Saw this accident writeup recently: 300 hour pilot, non-IFR, night IMC, wife + two kids.  http://www.kathrynsreport.com/2019/05/cirrus-sr22-owned-by-linds-plumbing-and.html   No need to say how dumb this was however, the question that interests me is whether the pilot was trying to fly through a gap in the weather he saw on Nexrad, but due to Nexrad broadcast delay--which can be 8-10 minutes, he ended up flying into the green blob that moved north into his flight path?  There is no way to know but that has caused crashes before.  In another crash recently, a chap flew into a line of thunderstorms moving in his direction that he thought he was avoiding on Nexrad.
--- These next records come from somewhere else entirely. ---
File: src/sv/i2cm_pkg.sv
// Shared types and command codes for the I2C master bit engine.
package i2cm_pkg;

    localparam logic [2:0] FUNC_TICK  = 3'd0;
    localparam logic [2:0] FUNC_START = 3'd1;
    localparam logic [2:0] FUNC_STOP  = 3'd2;
    localparam logic [2:0] FUNC_WRITE = 3'd3;
    localparam logic [2:0] FUNC_READ  = 3'd4;
    localparam logic [2:0] FUNC_ACK   = 3'd5;
    localparam logic [2:0] FUNC_NACK  = 3'd6;
    localparam logic [2:0] FUNC_WAIT  = 3'd7;

    localparam int                QUEUE_DEPTH = 2;
    localparam int                PTR_W       = $clog2(QUEUE_DEPTH);
    localparam int                CNT_W       = $clog2(QUEUE_DEPTH + 1);
    localparam logic [9:0]        LIMIT_RESET = 10'd255;

    typedef struct packed {
        logic       is_cmd;
        logic [2:0] func;
        logic [7:0] tx_byte;
        logic       sda_in;
    } item_t;

endpackage

File: src/sv/i2cm_front.sv
// Front end: accepts input transactions and classifies them for the queue.
module i2cm_front
    import i2cm_pkg::*;
(
    input  logic       in_valid,
    output logic       in_stall,
    input  logic [2:0] func,
    input  logic [7:0] tx_byte,
    input  logic       sda_in,
    input  logic       q_full,
    output logic       push,
    output item_t      push_item
);

    assign in_stall = q_full;
    assign push     = in_valid && !q_full;

    always_comb
    begin
        push_item.is_cmd  = (func != FUNC_TICK);
        push_item.func    = func;
        push_item.tx_byte = tx_byte;
        push_item.sda_in  = sda_in;
    end

endmodule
It is often some small deficit of knowledge or the unwillingness to take decisive action that kills a pilot.   Maybe this pilot did not know about Nexrad delay.  Even so,  had this fellow acknowledged the danger of his situation, climbed straight ahead to a safe sector altitude and relied on the autopilot, his family would likely be alive today.  It should have been an easy decision, actually.   It's a big sky.  All he had to do was to not hit the ground.  He lacked a little voice to say, "This has gone far enough.  Admit you're screwed.  Climb.  Use your autopilot", yet he mucked around with it too long for what?  Pride?  Panic?  Fear of not staying VFR?  Information overload?   Or perhaps, with all the mucking about, he finally met the old killer, vertigo.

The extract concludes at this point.